(Photo © J. Maus)
Welcome to the final installment of our guest article series on bike sharing in Portland.
The series is written by Tom Miller, chief of staff for Portland City Commissioner and Mayor-elect Sam Adams. Yesterday, Tom laid out asked some of the questions that must be answered in order for Portland to make the right decision about a bike share system.
In today’s article, Tom surveys existing efforts in the U.S. and concludes the series with a quote from Portland’s future mayor.
Part Six: The outlook for bike share in Portland
Humana, a health care insurance provider, has partnered with Trek Bicycles to launch what they call a fourth generation (more technology) system. I’ve had conversations with both Trek and Humana representatives. Their system isn’t on the streets yet, but conceptually it seems to resolve many of the logistical challenges we experienced in Stockholm.
“With limited public dollars to address daunting public needs we will move carefully on bike share.”
If we had a funding model that didn’t require public dollars, we know Portlanders would overwhelmingly support a grand bike share experiment and we would likely move quickly. Our first generation efforts at public Wi-Fi didn’t yield the outcome we had hoped for, but people appreciate the city’s effort.
After all, the taxpayer investment was negligible. But with limited public dollars to address daunting public needs we will move carefully on bike share.
Washington DC has their program, already under fire for being too small. Albuquerque may be the next city; they aim for 500 bikes. We’ll see if they can buck the trend and master a modest initial roll-out. Other cities will no doubt follow. New York City’s density, tight living quarters (no room to store bikes), and new aggressive approach to humanizing its streets seem to make it tailor-made to be the world’s greatest bike share success story.
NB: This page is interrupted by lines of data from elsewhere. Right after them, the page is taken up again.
From an optimization exercise on the open Yosys and OpenROAD flow, aimed at small area, a short achievable clock period and few clock cycles; shortcuts taken in it are not production practice. In this exercise RTL edits were held to simulation tests only and were not proved equivalent to the original. Power is estimated from default activity; no workload was simulated.

`design/flow/run.sh`:
```
#!/bin/bash
# synth_recipe.tcl (not shown) runs the flow's synth.tcl, then flattens the netlist and writes it again
# the make line also repeats each setting of config.mk as NAME=value (left out here)
make -C /OpenROAD-flow-scripts/flow DESIGN_CONFIG=/design/flow/config.mk WORK_HOME=/design/flow/orfs CLKGATE_MAP_FILE= SYNTH_SCRIPT=/design/flow/synth_recipe.tcl finish
```
`design/flow/config.mk`:
```
export PLATFORM = sky130hd
export DESIGN_NAME = lcb_effect_player
export DESIGN_NICKNAME = lcb_effect_player
export VERILOG_FILES = /design/flow/design.v
export SDC_FILE = /design/flow/constraint.sdc
export NUM_CORES = 4
export LEC_CHECK = 0
export CAP_MARGIN = 20
export CORE_MARGIN = 2
export CORE_UTILIZATION = 40
export PLACE_DENSITY = 0.6
export SLEW_MARGIN = 20
```
`design/flow/constraint.sdc`:
```
create_clock -name core_clock -period 12.0 [get_ports {clk}]
set_input_delay 2.4000 -clock core_clock [delete_from_list [all_inputs] [get_ports {clk}]]
set_output_delay 2.4000 -clock core_clock [all_outputs]
set_load 0.01 [all_outputs]
```
This is an optimization exercise on Yosys and OpenROAD, whose aim is small area, a short achievable clock period and few clock cycles, not a production implementation. In this exercise RTL edits were held to simulation tests only and were not proved equivalent to the original. Power is estimated from default activity; no workload was simulated.

Setup of v57:
// simplecpu
module simplecpu (
    input  wire        clk,
    input  wire        rst,
    output wire        mem_req,
    output wire        mem_we,
    output wire [15:0] mem_addr,
    output wire [7:0]  mem_wdata,
    input  wire        mem_ready,
    input  wire [7:0]  mem_rdata,
    output wire        out_valid,
    output wire [7:0]  out_data,
    output wire        in_req,
    input  wire        in_ack,
    input  wire [7:0]  in_data,
    output wire        halted,
    output wire [1:0]  fault,
    input  wire [3:0]  dbg_sel,
    output reg  [15:0] dbg_data
);
    localparam [7:0] OP_NOP  = 8'h00, OP_LDI  = 8'h01, OP_LDM  = 8'h02,
                     OP_ST   = 8'h03, OP_MOV  = 8'h04, OP_PUSH = 8'h05,
                     OP_POP  = 8'h06, OP_ADD  = 8'h10, OP_ADDI = 8'h11,
                     OP_SUB  = 8'h12, OP_SUBI = 8'h13, OP_MUL  = 8'h14,
                     OP_DIV  = 8'h15, OP_INC  = 8'h16, OP_DEC  = 8'h17,
                     OP_AND  = 8'h20, OP_OR   = 8'h21, OP_XOR  = 8'h22,
                     OP_NOT  = 8'h23, OP_SHL  = 8'h24, OP_SHR  = 8'h25,
                     OP_CMP  = 8'h30, OP_CMPI = 8'h31, OP_JMP  = 8'h40,
                     OP_JZ   = 8'h41, OP_JNZ  = 8'h42, OP_JC   = 8'h43,
  ...
For scale: ~79 I/O pins, ~25000 sq um of cells after synthesis.
clock: 11.0 ns
lec_check: 0
cap_margin: 10
core_margin: 2
core_utilization: 55
setup_slack_margin: 5
slew_margin: 10
run.sh (not shown) runs the stock make flow with config.mk's settings and CLKGATE_MAP_FILE= SYNTH_SCRIPT=/design/flow/synth_recipe.tcl, a recipe that flattens the netlist after the stock synthesis.
Testbench counts of v57, summed over its fixed seeds: cycles 451,283.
“I am convinced Portlanders would embrace a good system,” said Mayor-elect Adams. “The Stockholm experience was enlightening. There is a lot to think about to get this right. Our time will come.”
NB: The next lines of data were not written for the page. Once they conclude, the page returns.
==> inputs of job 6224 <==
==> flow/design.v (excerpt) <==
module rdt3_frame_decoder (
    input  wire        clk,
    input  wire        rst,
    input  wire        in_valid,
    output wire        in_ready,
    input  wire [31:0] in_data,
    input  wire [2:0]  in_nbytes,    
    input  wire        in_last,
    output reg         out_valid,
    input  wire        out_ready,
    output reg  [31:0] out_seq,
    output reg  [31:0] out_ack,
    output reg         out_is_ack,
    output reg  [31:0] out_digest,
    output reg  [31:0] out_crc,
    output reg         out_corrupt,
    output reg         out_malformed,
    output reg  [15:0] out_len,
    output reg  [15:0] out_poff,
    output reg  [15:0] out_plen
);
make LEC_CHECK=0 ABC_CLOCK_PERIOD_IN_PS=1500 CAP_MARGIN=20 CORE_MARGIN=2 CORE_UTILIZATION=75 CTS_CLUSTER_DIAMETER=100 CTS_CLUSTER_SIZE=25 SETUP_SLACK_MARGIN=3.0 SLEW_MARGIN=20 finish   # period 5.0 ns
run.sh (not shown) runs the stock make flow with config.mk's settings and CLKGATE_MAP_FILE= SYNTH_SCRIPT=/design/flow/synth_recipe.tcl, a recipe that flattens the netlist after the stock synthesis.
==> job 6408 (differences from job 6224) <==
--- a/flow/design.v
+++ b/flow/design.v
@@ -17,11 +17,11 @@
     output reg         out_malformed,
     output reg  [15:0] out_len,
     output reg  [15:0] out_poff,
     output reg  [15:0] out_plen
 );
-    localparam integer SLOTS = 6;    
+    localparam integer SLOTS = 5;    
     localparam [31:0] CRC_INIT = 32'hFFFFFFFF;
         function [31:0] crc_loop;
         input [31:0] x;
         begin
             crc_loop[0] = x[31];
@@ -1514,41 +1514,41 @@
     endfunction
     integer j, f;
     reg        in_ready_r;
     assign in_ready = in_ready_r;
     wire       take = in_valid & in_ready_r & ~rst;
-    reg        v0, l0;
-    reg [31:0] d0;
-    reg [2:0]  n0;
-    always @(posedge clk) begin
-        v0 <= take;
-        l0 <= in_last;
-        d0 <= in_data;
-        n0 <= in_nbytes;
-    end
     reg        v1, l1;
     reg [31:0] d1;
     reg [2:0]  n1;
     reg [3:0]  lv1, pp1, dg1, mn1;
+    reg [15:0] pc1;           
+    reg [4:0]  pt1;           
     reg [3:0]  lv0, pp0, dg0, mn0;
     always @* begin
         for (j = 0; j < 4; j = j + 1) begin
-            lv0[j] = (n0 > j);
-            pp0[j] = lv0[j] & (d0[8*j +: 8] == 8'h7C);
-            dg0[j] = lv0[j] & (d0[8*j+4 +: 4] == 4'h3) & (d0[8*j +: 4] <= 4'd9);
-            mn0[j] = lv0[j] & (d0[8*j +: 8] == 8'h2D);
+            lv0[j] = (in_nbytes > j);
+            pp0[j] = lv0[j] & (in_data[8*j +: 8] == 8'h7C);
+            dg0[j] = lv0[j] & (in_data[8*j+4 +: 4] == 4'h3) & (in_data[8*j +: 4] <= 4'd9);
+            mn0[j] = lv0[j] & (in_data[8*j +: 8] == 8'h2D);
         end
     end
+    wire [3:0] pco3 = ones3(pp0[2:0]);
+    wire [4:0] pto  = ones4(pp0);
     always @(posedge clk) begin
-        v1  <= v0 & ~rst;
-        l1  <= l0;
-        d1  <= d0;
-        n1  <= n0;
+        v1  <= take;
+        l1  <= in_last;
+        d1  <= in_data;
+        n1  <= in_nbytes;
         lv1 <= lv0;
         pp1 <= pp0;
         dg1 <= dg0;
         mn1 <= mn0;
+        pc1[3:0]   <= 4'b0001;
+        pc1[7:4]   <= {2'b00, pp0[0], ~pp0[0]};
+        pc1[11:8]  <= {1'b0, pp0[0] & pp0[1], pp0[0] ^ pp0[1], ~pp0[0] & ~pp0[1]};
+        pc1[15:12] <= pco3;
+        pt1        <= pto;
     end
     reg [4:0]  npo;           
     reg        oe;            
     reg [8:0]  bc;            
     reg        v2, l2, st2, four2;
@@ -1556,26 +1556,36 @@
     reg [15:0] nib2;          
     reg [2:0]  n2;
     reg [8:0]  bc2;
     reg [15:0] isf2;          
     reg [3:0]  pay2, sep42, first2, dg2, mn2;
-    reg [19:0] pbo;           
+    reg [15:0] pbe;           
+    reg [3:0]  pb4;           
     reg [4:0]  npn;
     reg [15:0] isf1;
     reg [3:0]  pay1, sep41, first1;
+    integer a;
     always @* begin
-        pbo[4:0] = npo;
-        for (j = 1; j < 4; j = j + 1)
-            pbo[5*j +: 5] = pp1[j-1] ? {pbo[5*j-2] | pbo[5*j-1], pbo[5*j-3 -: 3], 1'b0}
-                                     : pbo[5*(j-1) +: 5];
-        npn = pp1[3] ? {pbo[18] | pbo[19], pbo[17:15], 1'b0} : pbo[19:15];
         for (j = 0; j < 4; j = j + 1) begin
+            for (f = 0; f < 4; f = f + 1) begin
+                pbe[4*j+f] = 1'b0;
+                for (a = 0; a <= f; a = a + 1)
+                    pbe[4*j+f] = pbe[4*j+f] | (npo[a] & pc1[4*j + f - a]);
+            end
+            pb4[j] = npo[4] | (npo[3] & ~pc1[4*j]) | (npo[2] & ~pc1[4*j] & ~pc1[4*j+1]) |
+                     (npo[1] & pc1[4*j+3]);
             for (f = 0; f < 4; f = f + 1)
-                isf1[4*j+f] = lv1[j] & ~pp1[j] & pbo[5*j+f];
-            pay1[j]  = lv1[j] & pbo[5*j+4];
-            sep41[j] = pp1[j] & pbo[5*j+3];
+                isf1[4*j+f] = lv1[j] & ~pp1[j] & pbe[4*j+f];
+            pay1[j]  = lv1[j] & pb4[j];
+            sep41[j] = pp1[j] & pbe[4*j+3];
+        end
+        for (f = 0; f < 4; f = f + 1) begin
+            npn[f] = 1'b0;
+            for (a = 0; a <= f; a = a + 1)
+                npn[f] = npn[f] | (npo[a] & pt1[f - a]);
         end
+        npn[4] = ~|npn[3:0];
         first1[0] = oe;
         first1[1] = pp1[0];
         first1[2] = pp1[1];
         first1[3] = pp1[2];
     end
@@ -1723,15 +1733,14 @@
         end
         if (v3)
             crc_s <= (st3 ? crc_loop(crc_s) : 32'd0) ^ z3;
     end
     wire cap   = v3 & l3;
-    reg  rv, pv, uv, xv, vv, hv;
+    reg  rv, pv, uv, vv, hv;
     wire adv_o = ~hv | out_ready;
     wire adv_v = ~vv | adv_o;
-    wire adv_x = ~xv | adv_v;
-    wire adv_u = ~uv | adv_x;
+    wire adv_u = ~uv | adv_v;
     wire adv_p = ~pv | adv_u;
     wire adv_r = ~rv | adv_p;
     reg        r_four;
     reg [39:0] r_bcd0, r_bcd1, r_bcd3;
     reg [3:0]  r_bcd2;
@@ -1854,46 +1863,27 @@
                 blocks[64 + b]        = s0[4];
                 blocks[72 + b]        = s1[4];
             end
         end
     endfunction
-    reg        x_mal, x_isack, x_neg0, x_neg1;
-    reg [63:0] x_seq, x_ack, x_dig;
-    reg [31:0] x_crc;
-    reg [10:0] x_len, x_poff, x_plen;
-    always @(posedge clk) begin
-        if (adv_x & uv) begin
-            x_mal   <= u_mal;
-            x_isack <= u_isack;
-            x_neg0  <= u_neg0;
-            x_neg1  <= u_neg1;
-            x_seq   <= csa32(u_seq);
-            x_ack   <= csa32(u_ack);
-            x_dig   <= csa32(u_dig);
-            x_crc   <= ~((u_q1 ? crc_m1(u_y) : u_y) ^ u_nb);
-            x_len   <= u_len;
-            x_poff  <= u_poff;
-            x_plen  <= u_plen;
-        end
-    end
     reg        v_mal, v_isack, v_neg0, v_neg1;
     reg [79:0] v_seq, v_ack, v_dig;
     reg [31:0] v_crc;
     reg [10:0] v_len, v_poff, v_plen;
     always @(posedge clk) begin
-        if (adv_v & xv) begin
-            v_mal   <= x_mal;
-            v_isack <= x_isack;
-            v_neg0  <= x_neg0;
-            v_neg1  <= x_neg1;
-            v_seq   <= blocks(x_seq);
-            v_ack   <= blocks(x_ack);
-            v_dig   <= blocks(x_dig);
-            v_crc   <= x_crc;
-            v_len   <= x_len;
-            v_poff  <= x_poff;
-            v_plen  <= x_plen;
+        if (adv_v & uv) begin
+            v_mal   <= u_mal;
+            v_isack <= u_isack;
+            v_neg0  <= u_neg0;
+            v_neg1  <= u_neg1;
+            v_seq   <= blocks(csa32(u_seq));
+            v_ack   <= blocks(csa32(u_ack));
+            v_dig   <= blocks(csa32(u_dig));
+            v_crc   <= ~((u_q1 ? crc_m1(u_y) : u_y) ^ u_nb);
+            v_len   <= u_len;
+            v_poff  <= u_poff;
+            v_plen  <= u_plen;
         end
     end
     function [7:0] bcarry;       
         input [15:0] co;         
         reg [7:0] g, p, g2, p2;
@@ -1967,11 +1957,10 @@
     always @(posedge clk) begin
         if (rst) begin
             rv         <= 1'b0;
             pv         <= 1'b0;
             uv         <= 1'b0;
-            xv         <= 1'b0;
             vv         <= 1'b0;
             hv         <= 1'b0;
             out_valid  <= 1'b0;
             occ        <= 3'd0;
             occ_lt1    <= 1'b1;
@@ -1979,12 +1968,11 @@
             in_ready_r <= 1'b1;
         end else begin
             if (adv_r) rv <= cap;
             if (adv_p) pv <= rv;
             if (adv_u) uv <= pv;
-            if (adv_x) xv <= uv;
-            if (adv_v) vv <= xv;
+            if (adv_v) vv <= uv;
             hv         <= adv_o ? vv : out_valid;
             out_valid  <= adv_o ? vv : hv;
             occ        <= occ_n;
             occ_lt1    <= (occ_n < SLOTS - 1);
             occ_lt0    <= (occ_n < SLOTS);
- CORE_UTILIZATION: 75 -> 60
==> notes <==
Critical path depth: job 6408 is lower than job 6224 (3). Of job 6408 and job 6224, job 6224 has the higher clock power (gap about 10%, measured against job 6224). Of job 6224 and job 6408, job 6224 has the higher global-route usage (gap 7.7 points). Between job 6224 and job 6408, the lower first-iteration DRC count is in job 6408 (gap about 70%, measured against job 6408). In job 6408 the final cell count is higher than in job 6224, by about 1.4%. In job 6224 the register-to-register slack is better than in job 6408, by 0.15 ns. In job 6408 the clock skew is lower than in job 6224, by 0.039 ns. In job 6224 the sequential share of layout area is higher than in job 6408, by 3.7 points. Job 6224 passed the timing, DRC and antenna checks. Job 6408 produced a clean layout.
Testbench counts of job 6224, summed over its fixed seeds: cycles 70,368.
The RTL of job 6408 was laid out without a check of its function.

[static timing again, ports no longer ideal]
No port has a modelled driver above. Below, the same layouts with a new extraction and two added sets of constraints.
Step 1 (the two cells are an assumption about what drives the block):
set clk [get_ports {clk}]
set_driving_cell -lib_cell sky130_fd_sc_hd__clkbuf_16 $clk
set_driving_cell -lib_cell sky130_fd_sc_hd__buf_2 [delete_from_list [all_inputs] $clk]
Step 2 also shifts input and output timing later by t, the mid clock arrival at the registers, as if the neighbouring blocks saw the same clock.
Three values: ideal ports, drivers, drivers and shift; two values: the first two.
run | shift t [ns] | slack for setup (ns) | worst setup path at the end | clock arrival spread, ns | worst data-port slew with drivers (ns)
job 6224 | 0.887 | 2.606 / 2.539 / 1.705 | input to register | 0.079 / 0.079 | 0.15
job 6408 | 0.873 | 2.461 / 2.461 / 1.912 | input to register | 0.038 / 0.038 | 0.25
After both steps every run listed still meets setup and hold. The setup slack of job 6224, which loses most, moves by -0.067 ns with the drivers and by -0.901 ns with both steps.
This is the final article in our series. Here is a list of the others:
Sounds like an impossible task: The system must be large enough to be ubiquitous; high tech and user friendly; not use public money, nor be supported be by advertising. In short, it is an alchemists task that cannot be completed. (Besides, the whole Styrofoam hat issue was skipped over, and that will be huge in Portland.)
Next up – clean coal and magic batteries.
It is going to be really interesting to watch the growth of bikesharing over the next few years . . . we at Humana are really excited about our program, which we believe has the ability to be “sustainable” financially and environmentally even in smaller communities . . . thanks for the thoughtful series. It’s good to know that Portland is taking this so seriously; hope that other communities are paying attention!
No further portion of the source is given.